Running from hysteria

A masters runner navigating endometrial cancer

On anniversaries, monitoring, and more waiting …

I’m discovering that anniversaries bring up interesting emotions. I expected to be writing about my 5k race for this post, but didn’t realize just how many feels it would create, falling as it did almost exactly a year after starting chemotherapy. And because I’ve been busy, since race day I also had my six month monitoring appointment for my thyroid nodules, with mixed results. So yeah, all the feels.

Those finish-line feelings

Race day was wet and windy, but that didn’t matter. My goal was to test my fitness and it gave me good information—I have lots of room to increase my stamina and strength. By the next day, I felt as if I had raced a hard 10k instead of completing a 5k at one of my slowest times ever.

Still, it felt good to be able to toe the line at an in-person race and, despite the weather, be immersed in the atmosphere of the running community again. Even more, I was grateful to my friends and colleagues for their support in raising over $1800 for cancer research, with more than $500 coming in after the race.

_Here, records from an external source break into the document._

--- config.mk ---
export PLATFORM = sky130hd
export DESIGN_NAME = swm_cell
export DESIGN_NICKNAME = d
export VERILOG_FILES = /design/src/hdl/swm_pkg.sv /design/src/hdl/swm_cell.sv
export SDC_FILE = /design/constraint.sdc
export NUM_CORES = 1
export LEC_CHECK = 0
export BUFFER_PORTS_ARGS = -buffer_cell sky130_fd_sc_hd__buf_4
export CAP_MARGIN = 15
export CORE_ASPECT_RATIO = 0.75
export CORE_MARGIN = 2
export CORE_UTILIZATION = 52
export DETAILED_ROUTE_END_ITERATION = 10
export PLACE_DENSITY = 0.88
export SYNTH_ARGS = -nofsm -noshare
export SYNTH_HDL_FRONTEND = slang
export SYNTH_SLANG_ARGS = --single-unit
--- constraint.sdc ---
create_clock -name clock -period 5.35 [get_ports clock]
set_input_delay 1.07 -clock clock [delete_from_list [all_inputs] [get_ports clock]]
set_output_delay 1.07 -clock clock [all_outputs]
set_load 0.02 [all_outputs]
--- src/hdl/swm_pkg.sv ---
// swm_pkg: shared constants for the sliding window maximum block
// no dependencies; imported by the cell and the top level
`default_nettype none
package swm_pkg;
   localparam int unsigned CSR_WIDTH    = 7;
   localparam int unsigned WINDOW_RESET = 1;

   typedef logic [CSR_WIDTH-1:0] csr_word_type;
endpackage
`default_nettype wire

--- src/hdl/swm_cell.sv ---
// swm_cell: one cell of the running-maximum chain
// holds the maximum of the last (position + 1) samples; depends on swm_pkg
`default_nettype none
module swm_cell
   import swm_pkg::*;
#(
   parameter int unsigned WIDTH = 32
) (
   input  wire logic                    clock,
   input  wire logic                    load,
   input  wire logic signed [WIDTH-1:0] sample_in,
   input  wire logic signed [WIDTH-1:0] prev_in,
   output logic signed [WIDTH-1:0]      max_out
);
   logic signed [WIDTH-1:0] max_ff;
   logic signed [WIDTH-1:0] max_in;

   always_comb begin
      max_in = (prev_in > sample_in) ? prev_in : sample_in;
   end

   always_ff @(posedge clock) begin
      if (load) begin
         max_ff <= max_in;
      end
   end

   assign max_out = max_ff;
endmodule
`default_nettype wire

# Word-level counts from Yosys, hierarchy flattened
# Cells that the tools add are included.
[word_totals] regBits=32 output_inout_bits=32 wordCells=3
[op_classes] n_lt_le_gt_ge=1 mux=1
[ops] operator="$gt 32x32->1" n=1
[ops] operator="$mux 32" n=1

# Logic depth before layout (Yosys ltp)
# Gate-level depths: netlist (run 1).
[logic_depth] word_depth=2 mapped_depth=10

# Least setup slack after synthesis (run 1)
# Ideal clock, no wire load.
[synth_timing] path_kind="in2reg" startpoint="in sample_in[31]" endpoint="reg max_ff[10] (netlist: max_out[10]) (data pin)" setup_ps=260 arrival_time_ps=3305 required_ps=5090 path_slack_ps=1784 cell_stages=10 path_buffers=1 cell_sequence="inv_1 -> ha_1 -> nand4_2 -> nor4_4 -> nand4_2 -> or3_1 -> o2111ai_1 -> o221a_4 -> buf_12 -> mux2_4"
[synth_via] elab_chain_cells=2
[synth_rtl] element="start, declared" line_no="swm_cell.sv:11" rtl="input wire logic signed [WIDTH-1:0] sample_in,"
[synth_rtl] element="$gt 32x32->1" line_no="swm_cell.sv:19" rtl="max_in = (prev_in > sample_in) ? prev_in : sample_in;"
[synth_rtl] element="$mux 32" line_no="swm_cell.sv:19"
[synth_rtl] element="net max_in[10]" line_no="swm_cell.sv:16" rtl="logic signed [WIDTH-1:0] max_in;"
[synth_rtl] element="end signal, assigned" line_no="swm_cell.sv:24" rtl="max_ff <= max_in;"
[synth_rtl] element="end, declared" line_no="swm_cell.sv:15" rtl="logic signed [WIDTH-1:0] max_ff;"
# The timed path passes the listed nets, and every way through them passes these cells.
# A chain may end at the register's enable or synchronous reset.

# Worst setup path after layout (run 1)
[layout_timing] startpoint="in sample_in[31]" endpoint="reg max_ff[31] (netlist: max_out[31]) (data pin)"
[layout_via] elab_chain_cells=2
[layout_rtl] element="$gt 32x32->1" line_no="swm_cell.sv:19"
[layout_rtl] element="$mux 32 *" line_no="swm_cell.sv:19"
[layout_rtl] element="net max_in[31]" line_no="swm_cell.sv:16"
# The timed path passes the listed nets; every way through them passes the cells marked *.

==> metrics.txt, run 1 <==
HP Class=in2reg; Fin Hold WS=~1100 ps; via count=1722; GP Congestion=0.7372; actual slew at the worst max-slew pin=668.5 ps; Remaining DRCs=0; Final Slew Violations=0; initial cell density of the core=53.23%; first-pass iteration count of the detailed router=4; net count after synthesis=about 280; row count=21; number of global-route vias before repair=between 1500 and 2000; first-pass GRT wire length=around 8.1 mm; setup bufs post-CTS=0; Worst path max stage delay=670 ps; sequential share of the synthesized area=40.89%; # setup viols final=0; DR iter-0 viols=64; Final period util=72.68%; post-DR vias/cell=just over 5; ANT nets after route=0; # IOs=98; Clock Pin Slew Worst Setup and Hold Paths=70 ps; run status=finished clean; placed insts=331; FMAX=around 260 MHz; grt total ovfl=0; Async SR Flop Fraction=0%; design area=0.003172 mm²; VDD IR max=~0.13 mV; DP HPWL=4.049 mm; worst path buffer plus inverter count=2; Num CTS Buffers=5; # H-tree levels=2; setup total negative slack=0 ps; RSZ-0062 raised after global routing=false; share of cells above drive strength 1=50.00%; final net count=379; final period demand of the worst path=3889 ps; mean post-synth cell area=13.05 µm²; final hold vios=0; Root Driver=clkbuf_8; Gate power share=34.8%; CTS Sinks=32; Synth warnings=0; largest net degree at the start of global routing=33; WP data arrival=3920 ps; Post-DP Area=~0.0031 mm²; Leak Pwr=1.652 nW; Slew headroom=55.43%; most frequent cells in the layout=buf_4, inv_1, ha_1, edfxtp_1, mux2_4; CTS Hold Bufs=0; switching pwr=around 220 µW; Gates resized, CTS repair=0; sequential cell area=about 960 µm²; Max FO, Critical Path=32; max reg flops=32; CP Launch Type=primary input; I/O Buffers=just under 100; most common cell after layout, fill and taps aside=buf_4; post-synth cell types=26; internal power=540.3 µW; Longest Clk Path Bufs=2; Crit path required time=5380 ps; Core ar.=0.004414 mm²; overall die height=62.22 µm; Cells after Synth=180; total global-route track usage=20.89%; Area Overhead vs Synth=34.98%; Post-synth EDFFs=32; share of power burned in registers=42.1%; CP Capture Type=flip-flop; CTS tree=done; cell family with most CP delay=simple AND/OR/NAND/NOR gates; Crit Path Class=in2reg; Die Wd=81.62 µm; clock network power share=23.1%; slowest cell on the critical path=o221a_4; #FFs+latches synth=32; Mapped Area=0.002350 mm²; initial antenna violation count=0; maximum capacitance violations=0; multi-input logic area=0.001201 mm²; Routed WL=5.052 mm; Crit path top cell by count=nand4_2; Non-Filler Instances=339; Synth Flop Type=edfxtp_1; PD cells=239.1 mW/mm²; Die ar.=0.005078 mm²; drt wl/cell=14.90 µm; ant diodes=0; # fillers=316; sw frac=about 29%; CP cell instances=buf_4 > inv_1 > ha_1 > nand4_2 > nor4_4 > nand4_2 > or3_1 > o2111ai_1 > o221a_4 > mux2_2
synth_stat cells (3+ instances only):
master / count / share of area (%)
inv_1: 34 / 5.4
edfxtp_1: 32 / 41
ha_1: 32 / 17
mux2_4: 30 / 19
a21oi_1: 11 / 2.3
nand2_1: 9 / 1.4
a21o_1: 3 / 0.96
buf_12: 3 / 2.6
nand3_1: 3 / 0.64
nand4_1: 3 / 0.80
through the flow:
stage | setup slack (ps) | total power, mW | utilization [%]
floorplan | 1784 | 0.4919 | -
global placement | 1273 | 0.5821 | 69.98
detailed placement | 1158 | 0.5892 | 69.98
CTS | 1452 | 0.7656 | 71.85
global route | 1294 | 0.8015 | 71.85
finish | 1461 | 0.7584 | 71.85
path summary, 6_finish.rpt:
kind                           from     endpoint  slack, ps  depth (start not counted)
worst max-delay path  sample_in[31]  max_out[31]       1460                         10
worst min-delay path   sample_in[1]   max_out[1]       1100                          2
layout make-up:
class	instances	share of cell area, %
multi-input combinational	111	37.87
sequential	32	30.30
tap	57	2.249
clock buffer	5	2.170
timing repair buffer	97	22.96
inverter	34	4.024
clock inverter	3	0.4339
routing by layer:
metal / vias up / part of all wire, % / global-route usage (%)
met3: 9 / 6.4 / 4.506
li1: 862 / - / -
met1: 791 / 43 / 25.75
met5: - / 0 / 0
met2: 60 / 49 / 35.25
met4: 0 / 1.8 / 8.333
cells by family (layout without fill, tap and decap cells):
group                    Yosys count  after routing  synth area share, %
AO/OA/AOI/OAI                     23             23                7.615
AND/OR/NAND/NOR                   24             24                6.336
buffers and inverters             37            139                7.987
flip-flops                        32             32                40.89
adder cells (fa/ha/maj)           32             32                17.04
multiplexers                      32             32                20.13
power groups by stage:
| stage | clock network (mW) | logic (mW) | registers [mW] |
|---|---|---|---|
| 2_1_floorplan | 0 | 0.129 | 0.363 |
| 3_3_place_gp | 0 | 0.258 | 0.325 |
| 3_5_place_dp | 0 | 0.264 | 0.325 |
| 4_1_cts | 0.181 | 0.265 | 0.320 |
| 5_1_grt | 0.194 | 0.285 | 0.323 |
| 6_report | 0.175 | 0.264 | 0.319 |
No activity file was read; power rests on OpenSTA's default activity.
==> run 2: changes to the inputs <==
--- a/config.mk
+++ b/config.mk
@@ -9,9 +9,9 @@
 export CAP_MARGIN = 15
 export CORE_ASPECT_RATIO = 0.75
 export CORE_MARGIN = 2
-export CORE_UTILIZATION = 52
+export CORE_UTILIZATION = 44
 export DETAILED_ROUTE_END_ITERATION = 10
-export PLACE_DENSITY = 0.88
+export PLACE_DENSITY = 0.79
 export SYNTH_ARGS = -nofsm -noshare
 export SYNTH_HDL_FRONTEND = slang
 export SYNTH_SLANG_ARGS = --single-unit
==> constraint.sdc (replaced) <==
create_clock -name clock -period 3.2 [get_ports clock]
set_input_delay 0.64 -clock clock [delete_from_list [all_inputs] [get_ports clock]]
set_output_delay 0.64 -clock clock [all_outputs]
set_load 0.02 [all_outputs]
==> metrics.txt, run 2 (synthesis gave the netlist of run 1 again) <==
ANT nets after route=0 (unchanged); cell family with most CP delay=simple AND/OR/NAND/NOR gates; Remaining DRCs=0 (unchanged); run status=finished clean; share of cells above drive strength 1=52.05% (+2.1 points); DP HPWL=4.205 mm (+3.9%); # IOs=98 (unchanged); clock network power share=27.9% (+4.8 points); initial cell density of the core=44.86% (-8.4 points); setup total negative slack=0 ps (unchanged); min-delay src=sample_in[4]; Gates resized, CTS repair=0 (unchanged); final net count=389 (+2.6%); drt wl/cell=14.04 µm (-5.8%); VDD IR max=0.1731 mV (+36%); Root Driver=clkbuf_8; CP Launch Type=primary input; Final Slew Violations=0 (unchanged); via count=1716 (-0.35%); FMAX=approximately 330 MHz; max reg flops=32 (unchanged); initial antenna violation count=0 (unchanged); first-pass iteration count of the detailed router=4 (unchanged); post-DR vias/cell=4.676 (-8.0%); setup bufs post-CTS=0 (unchanged); HP Class=in2reg; worst path buffer plus inverter count=3 (+1); # fillers=434 (+37%); CP Capture Type=flip-flop; Clock Pin Slew Worst Setup and Hold Paths=70 ps (about the same); Crit Path Class=in2reg; Die ar.=0.005947 mm² (+17%); most common cell after layout, fill and taps aside=buf_4; Num CTS Buffers=5 (unchanged); sw frac=27.52% (-1.2 points); placed insts=359 (+8.5%); overall die height=67.29 µm (+8.1%); # H-tree levels=2 (unchanged); CTS tree=done; Gate power share=33.8% (-1.0 points); maximum capacitance violations=0 (unchanged); final period demand of the worst path=3034 ps; hold endpoint=max_out[4]; share of power burned in registers=38.3% (-3.8 points); number of global-route vias before repair=1689 (-7.4%); Max FO, Critical Path=9 (-72%); Crit path required time=3230 ps (-2150 ps); Hold Crit Depth=2 (unchanged); Non-Filler Instances=367 (+8.3%); Area Overhead vs Synth=41.96%; PD cells=419.0 mW/mm² (+75%); Slew headroom=64.98% (+9.5 points); pre-CTS WS=-143.0 ps (-1301 ps); Worst path max stage delay=390 ps (-280 ps); CTS Sinks=32 (unchanged); internal power=1.013 mW (+87%); Final Worst Setup Slack=166.1 ps (-1295 ps); row count=23 (+9.5%); WP data arrival=3070 ps (-850 ps); final hold vios=0 (unchanged); total global-route track usage=17.09% (-3.8 points); Core ar.=0.005238 mm² (+19%); Longest Clk Path Bufs=2 (unchanged); Final period util=94.81%; switching pwr=384.6 µW (+76%); first-pass GRT wire length=7.548 mm (-6.4%); I/O Buffers=97 (unchanged); GP Congestion=0.8191 (+11%); largest net degree at the start of global routing=33 (unchanged); Routed WL=5.152 mm (+2.0%); actual slew at the worst max-slew pin=520.5 ps (-148.0 ps); Die Wd=88.38 µm (+8.3%); Leak Pwr=1.723 nW (+4.3%); slowest cell on the critical path=nor4_4; DR iter-0 viols=54 (-16%); most frequent cells in the layout=buf_4, inv_1, ha_1, edfxtp_1, mux2_4; RSZ-0062 raised after global routing=false; grt total ovfl=0 (unchanged); CP cell instances=buf_4 > inv_1 > ha_1 > nand4_1 > nor4_4 > nand4_2 > or3_1 > o2111ai_1 > o221a_4 > buf_12 > mux2_2; ant diodes=0 (unchanged); # setup viols final=0 (unchanged); CTS Hold Bufs=0 (unchanged); Final Core Density=63.69% (-8.2 points)
-- run 2: cell count changes in the layout (fill, tap and decap cells not counted), sizes merged --
cell,delta
buf,+10
bufinv,+1
clkinvlp,+1
clkinv,-2
-- run 2: area by class of cell --
| cell class | instances | area, µm² | share of cell area [%] |
|---|---|---|---|
| multi-input combinational | 111 | 1201 | 36.01 |
| sequential | 32 | 960.9 | 28.81 |
| timing repair buffer | 107 | 840.8 | 25.21 |
| inverter | 34 | 127.6 | 3.826 |
| tap | 75 | 93.84 | 2.813 |
| clock buffer | 5 | 68.82 | 2.063 |
| clock inverter | 3 | 42.54 | 1.275 |
-- run 2: power by group through the flow --
stage / logic, mW / clock network, mW / registers (mW)
2_1_floorplan: 0.215 / 0 / 0.607
3_3_place_gp: 0.464 / 0 / 0.544
5_1_grt: 0.509 / 0.411 / 0.540
6_report: 0.473 / 0.390 / 0.535
4_1_cts: 0.477 / 0.400 / 0.536
3_5_place_dp: 0.475 / 0 / 0.545
-- run 2: routing by layer --
layer	up-vias	wire, µm	GRT usage [%]
met3	10	322	4.890
met1	768	2291	20.86
met4	0	101	7.955
li1	879	-	-
met2	59	2437	28.10
met5	-	0	0
-- run 2: worst max-delay path by stage --
stage / start / end / slack (ps) / cells past startpoint
final: sample_in[26] / max_out[31] / 170 / 11
after global routing: sample_in[26] / max_out[19] / 20 / 11
after CTS: sample_in[26] / max_out[31] / 160 / 11
after detailed placement: sample_in[26] / max_out[12] / -140 / 11
after global placement: sample_in[27] / max_out[31] / -60 / 11
after floorplan: sample_in[31] / max_out[10] / 60 / 10
-- run 2: through the flow --
stage	area (µm²)	total power, mW	hold WS [ps]
after floorplan	2350	0.8224	752.5
after global placement	3224	1.008	950.8
after detailed placement	3224	1.020	952.4
after CTS	3336	1.413	647.0
after global routing	3336	1.460	651.6
final	3336	1.398	656.3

What surprised me was how deeply I felt the accomplishment of finishing the race. I’ve got a collection of 5k medals, and often knock off that distance during the week for a ‘longer’ mid-week run. This time, though, I found myself processing the last year, and acknowledging that when I started treatment, I wasn’t sure I’d ever get back to a start line to race. Big emotions, and an affirmation that racing, and not just running, is still a big piece of what I get out of this sport.

More waiting … again …

And I’m learning that this journey will serve you surprises along the way.

My anxiety is usually triggered by my quarterly bloodwork and CT scans—the ‘scanxiety’ you hear cancer patients talk about as we move through the surveillance rollercoaster of survivorship. My March tests came back with no indication of recurrence or metastasis—the kind of news you celebrate.

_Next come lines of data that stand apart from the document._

===== src/sv/anf_datapath.sv =====
// Datapath: configuration, filter state, shared multiplier and rounding unit.
module anf_datapath (
    input  logic                                  clk,
    input  logic                                  rst_n,
    input  anf_pkg::ctrl_t                        ctrl,
    input  logic signed [anf_pkg::SAMPLE_W-1:0]   sample_in,
    input  logic                                  cfg_we,
    input  logic [anf_pkg::CFG_IDX_W-1:0]         cfg_index,
    input  logic [anf_pkg::CFG_DATA_W-1:0]        cfg_data,
    output logic signed [anf_pkg::SAMPLE_W-1:0]   err
);
    import anf_pkg::*;

    logic [CFG_W-1:0]           ff_reg, ff_next;
    logic [CFG_W-1:0]           fc_reg, fc_next;
    logic [CFG_W-1:0]           ss_reg, ss_next;
    logic [CFG_W-1:0]           rf_reg, rf_next;
    logic signed [SAMPLE_W-1:0] radius_reg, radius_next;
    logic signed [SAMPLE_W-1:0] coef_reg, coef_next;
    logic signed [SAMPLE_W-1:0] hist0_reg, hist0_next;
    logic signed [SAMPLE_W-1:0] hist1_reg, hist1_next;

    logic signed [SAMPLE_W-1:0] y_reg, y_next;
    logic signed [ACC_W-1:0]    t_reg, t_next;
    logic signed [ERR_W-1:0]    u_reg, u_next;
    logic signed [ERR_W-1:0]    e_reg, e_next;
    logic signed [SAMPLE_W-1:0] g_reg, g_next;
    logic signed [SAMPLE_W-1:0] q_reg, q_next;
    logic signed [PROD_W-1:0]   prod_reg;

    logic signed [OPA_W-1:0]    opa;
    logic signed [OPB_W-1:0]    opb;
    logic signed [PROD_W:0]     rval;
    logic signed [ACC_W:0]      rad_sum;
    logic signed [ACC_W:0]      hist_sum;
    logic signed [ACC_W:0]      inc_wide;
    logic signed [SAMPLE_W-1:0] inc;
    logic signed [SAMPLE_W:0]   coef_sum;
    logic signed [SAMPLE_W-1:0] coef_sat;
    logic                       do_op;

    assign do_op = ctrl.exec;
    assign err   = e_reg[SAMPLE_W-1:0];

    always_comb
    begin
        case (ctrl.word.asel)
            A_NONE:  opa = '0;
            A_FF:    opa = OPA_W'({1'b0, ff_reg});
            A_FC:    opa = OPA_W'({1'b0, fc_reg});
            A_SS:    opa = OPA_W'({1'b0, ss_reg});
            A_R:     opa = OPA_W'(radius_reg);
            A_T4:    opa = OPA_W'(t_reg >>> 2);
            A_H1:    opa = OPA_W'(hist1_reg);
            A_H0:    opa = OPA_W'(hist0_reg);
            A_E:     opa = OPA_W'(e_reg);
            default: opa = '0;
        endcase
    end

    always_comb
    begin
        case (ctrl.word.bsel)
            B_NONE:  opb = '0;
            B_R:     opb = OPB_W'(radius_reg);
            B_RF:    opb = OPB_W'({1'b0, rf_reg});
            B_H0:    opb = OPB_W'(hist0_reg);
            B_A:     opb = OPB_W'(coef_reg);
            B_Q:     opb = OPB_W'(q_reg);
            B_NA:    opb = -OPB_W'(coef_reg);
            B_G:     opb = OPB_W'(g_reg);
            default: opb = '0;
        endcase
    end

    always_comb
    begin
        case (ctrl.word.rnd)
            RND_9:   rval = ((PROD_W+1)'(prod_reg) + (PROD_W+1)'(256)) >>> 9;
            RND_11:  rval = ((PROD_W+1)'(prod_reg) + (PROD_W+1)'(1024)) >>> 11;
            RND_15:  rval = ((PROD_W+1)'(prod_reg) + (PROD_W+1)'(16384)) >>> 15;
            default: rval = '0;
        endcase
    end

    always_comb
    begin
        rad_sum  = (ACC_W+1)'(t_reg) + (ACC_W+1)'(rval);
        hist_sum = (ACC_W+1)'(y_reg) + (ACC_W+1)'(t_reg);
        inc_wide = ((ACC_W+1)'(t_reg) + (ACC_W+1)'(2)) >>> 2;
        inc      = inc_wide[SAMPLE_W-1:0];
        coef_sum = (SAMPLE_W+1)'(coef_reg) + (SAMPLE_W+1)'(inc);
        if (coef_sum < -(SAMPLE_W+1)'(COEF_LIMIT))
        begin
            coef_sat = -SAMPLE_W'(COEF_LIMIT);
        end
        else if (coef_sum > (SAMPLE_W+1)'(COEF_LIMIT))
        begin
            coef_sat = SAMPLE_W'(COEF_LIMIT);
        end
        else
        begin
            coef_sat = coef_sum[SAMPLE_W-1:0];
        end
    end

    always_comb
    begin
        ff_next     = ff_reg;
        fc_next     = fc_reg;
        ss_next     = ss_reg;
        rf_next     = rf_reg;
        radius_next = radius_reg;
        coef_next   = coef_reg;
        hist0_next  = hist0_reg;
        hist1_next  = hist1_reg;
        y_next      = y_reg;
        t_next      = t_reg;
        u_next      = u_reg;
        e_next      = e_reg;
        g_next      = g_reg;
        q_next      = q_reg;

        if (do_op)
        begin
            case (ctrl.word.op)
                OP_NONE:    ;
                OP_CAPTURE: y_next = sample_in;
                OP_LOAD_T:  t_next = ACC_W'(rval);
                OP_RADIUS:  radius_next = rad_sum[SAMPLE_W-1:0];
                OP_LOAD_G:  g_next = rval[SAMPLE_W-1:0];
                OP_LOAD_Q:  q_next = rval[SAMPLE_W-1:0];
                OP_SUB_T:   t_next = t_reg - ACC_W'(rval);
                OP_LOAD_U:  u_next = ERR_W'(rval) + (ERR_W'(hist1_reg) <<< 4);
                OP_HIST:
                begin
                    hist1_next = hist0_reg;
                    hist0_next = hist_sum[SAMPLE_W+3:4];
                end
                OP_ERR:     e_next = (ERR_W'(hist0_reg) <<< 4) + u_reg;
                OP_COEF:    coef_next = coef_sat;
                OP_PUBLISH: ;
                default:    ;
            endcase
        end

        if (cfg_we)
        begin
            case (cfg_index)
                CFG_FORGET_FACTOR:     ff_next = cfg_data[CFG_W-1:0];
                CFG_FORGET_COMPLEMENT: fc_next = cfg_data[CFG_W-1:0];
                CFG_STEP_SIZE:         ss_next = cfg_data[CFG_W-1:0];
                CFG_RADIUS_FINAL:      rf_next = cfg_data[CFG_W-1:0];
                CFG_RADIUS_START:      radius_next = {1'b0, cfg_data[CFG_W-1:0]};
                CFG_COEF_START:        coef_next = cfg_data;
                default:               ;
            endcase
        end
    end

    always_ff @(posedge clk or negedge rst_n)
    begin
        if (!rst_n)
        begin
            ff_reg     <= '0;
            fc_reg     <= '0;
            ss_reg     <= '0;
            rf_reg     <= '0;
            radius_reg <= '0;
            coef_reg   <= '0;
            hist0_reg  <= '0;
            hist1_reg  <= '0;
        end
        else
        begin
            ff_reg     <= ff_next;
            fc_reg     <= fc_next;
            ss_reg     <= ss_next;
            rf_reg     <= rf_next;
            radius_reg <= radius_next;
            coef_reg   <= coef_next;
            hist0_reg  <= hist0_next;
            hist1_reg  <= hist1_next;
        end
    end

    always_ff @(posedge clk)
    begin
        y_reg    <= y_next;
        t_reg    <= t_next;
        u_reg    <= u_next;
        e_reg    <= e_next;
        g_reg    <= g_next;
        q_reg    <= q_next;
        prod_reg <= opa * opb;
    end

endmodule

So I wasn’t ready for my 6-month monitoring appointment for my thyroid nodules to throw me for a loop. When the nodules showed up as an incidental finding on one of my CT scans, we moved through a second scan, an ultrasound, and a fine-needle biopsy to diagnose a TIRAD-5 evaluation of one nodule. And the biopsy results came back benign. Exhale.

Last Thursday when I met with my thyroid specialist, I approached it as a routine appointment. I had no new symptoms to speak of. But the ultrasound done during my appointment showed that though the nodules on the left lobe of my thyroid were smaller—good news—the one at the mid-pole on the right lobe had changed and grown in size. Not what you want to find in a TIRAD-5 nodule.

With a furrowed brow, my doctor looked at me and said, ‘so we’re going to need to biopsy that.’ Deep breaths.

The upside of managing this part of my health puzzle privately is we were able to do new bloodwork and the biopsy all in the same appointment. The results should take about a week to come back.

Realistically, it’s likely still benign, as it’s unusual for this type of nodule to transform. Still, if it keeps growing, that may mean surgery down the line to remove it before it creates issues with things like swallowing, breathing or voice changes.

So I’ll just be over here, probably running a little harder to create the endorphins that will damp down my concerns until the biopsy results come back. Fortunately, the sun has come out and the weather has warmed up, so those runs can be back on the mountain that is my happy place.